Genetic targeting of the mouse immunoglobulin locus to permit the expression of heavy-chain only antibodies against viral antigens

Abstract

Abstract Conventional antibodies are composed of two identical sets of heavy and light chains, forming a dimer. The CH1 domain of the antibody heavy chain is essential for the pairing of heavy and light chains. However, certain animals, such as camels and sharks, evolved to produce heavy-chain-only antibodies (HCAbs) by losing this crucial CH1 domain in some of their antibody heavy chain constant regions. These HCAbs boast unique physicochemical properties that confer significant advantages: their smaller size allows for improved access to target antigens, increased hydrophilicity, enhanced tissue penetration, and greater structural stability compared to standard antibodies. Our research has successfully established a mouse model that intrinsically produces HCAbs from the mouse's own immunoglobulin heavy chain locus. Our findings demonstrate that heavy-chain-only B cell receptors, once introduced, facilitate normal B cell development, promote germinal center formation, and enhance plasma cell differentiation relative to B cells producing conventional antibodies.

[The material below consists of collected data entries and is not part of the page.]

===== src/rtl/fifo_reader.sv =====
// Pulls words from a registered-read FIFO into a 3-entry skid buffer and
// streams them downstream on a valid/ready interface. Define FIFO_READER_CNT_EN
// to add the 16-bit rd_count transfer counter.
module fifo_reader #(
    parameter int width = 8
) (
    input  logic             clk,
    input  logic             rst,
    input  logic             enable,
    input  logic             fifo_empty,
    input  logic [width-1:0] fifo_data,
    output logic             fifo_rd_en,
    input  logic             m_ready,
    output logic             m_valid,
    output logic [width-1:0] m_data,
`ifdef FIFO_READER_CNT_EN
    output logic [15:0]      rd_count,
`endif
    output logic             busy
);

    typedef enum logic [1:0] {IDLE, ACTIVE, DRAIN} state_t;

    state_t           state_q, state_d;
    logic [1:0]       occ_q, occ_d;
    logic             inflight_q, inflight_d;
    logic [1:0]       wr_idx_q, wr_idx_d;
    logic [1:0]       rd_idx_q, rd_idx_d;
    logic [width-1:0] buf_q [3];
    logic [width-1:0] buf_d [3];
    logic             capture, transfer;

    function automatic logic [1:0] inc3(input logic [1:0] i);
        return (i == 2'd2) ? 2'd0 : i + 2'd1;
    endfunction

    // Credit check counts the in-flight word so the buffer can never overflow.
    assign fifo_rd_en = (state_q == ACTIVE) && !fifo_empty &&
                        ((3'(occ_q) + 3'(inflight_q)) < 3'd3);
    assign capture    = inflight_q;
    assign m_valid    = (occ_q != 2'd0);
    assign m_data     = buf_q[rd_idx_q];
    assign transfer   = m_valid && m_ready;
    assign busy       = (state_q != IDLE);

    always_comb begin
        state_d    = state_q;
        occ_d      = occ_q;
        inflight_d = fifo_rd_en && !fifo_empty;
        wr_idx_d   = wr_idx_q;
        rd_idx_d   = rd_idx_q;
        buf_d      = buf_q;

        unique case (state_q)
            IDLE:    if (enable) state_d = ACTIVE;
            ACTIVE:  if (!enable) state_d = DRAIN;
            DRAIN: begin
                if (enable)                             state_d = ACTIVE;
                else if (!inflight_q && occ_q == 2'd0) state_d = IDLE;
            end
            default: state_d = IDLE;
        endcase

        if (capture) begin
            buf_d[wr_idx_q] = fifo_data;
            wr_idx_d        = inc3(wr_idx_q);
        end
        if (transfer) rd_idx_d = inc3(rd_idx_q);

        if (capture && !transfer)      occ_d = occ_q + 2'd1;
        else if (!capture && transfer) occ_d = occ_q - 2'd1;
    end

    always_ff @(posedge clk) begin
        if (rst) begin
            state_q    <= IDLE;
            occ_q      <= 2'd0;
            inflight_q <= 1'b0;
            wr_idx_q   <= 2'd0;
            rd_idx_q   <= 2'd0;
            for (int i = 0; i < 3; i++) buf_q[i] <= '0;
        end else begin
            state_q    <= state_d;
            occ_q      <= occ_d;
            inflight_q <= inflight_d;
            wr_idx_q   <= wr_idx_d;
            rd_idx_q   <= rd_idx_d;
            buf_q      <= buf_d;
        end
    end

`ifdef FIFO_READER_CNT_EN
    logic [15:0] rd_count_q, rd_count_d;

    always_comb begin
        rd_count_d = rd_count_q;
        if (transfer) rd_count_d = rd_count_q + 16'd1;
    end

    always_ff @(posedge clk) begin
        if (rst) rd_count_q <= 16'd0;
        else     rd_count_q <= rd_count_d;
    end

    assign rd_count = rd_count_q;
`endif

endmodule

These genetically modified mice were vaccinated with viral antigens, resulting in the production of HCAbs that specifically target the SARS-CoV-2 spike protein and the HIV-1 Env trimer. Through single-cell sequencing, we have identified unique nucleotide sequences of clonotypes; the HCAbs are being synthesized to assess their viral neutralization potential and antigen-binding affinity to highlight the efficacy of our model.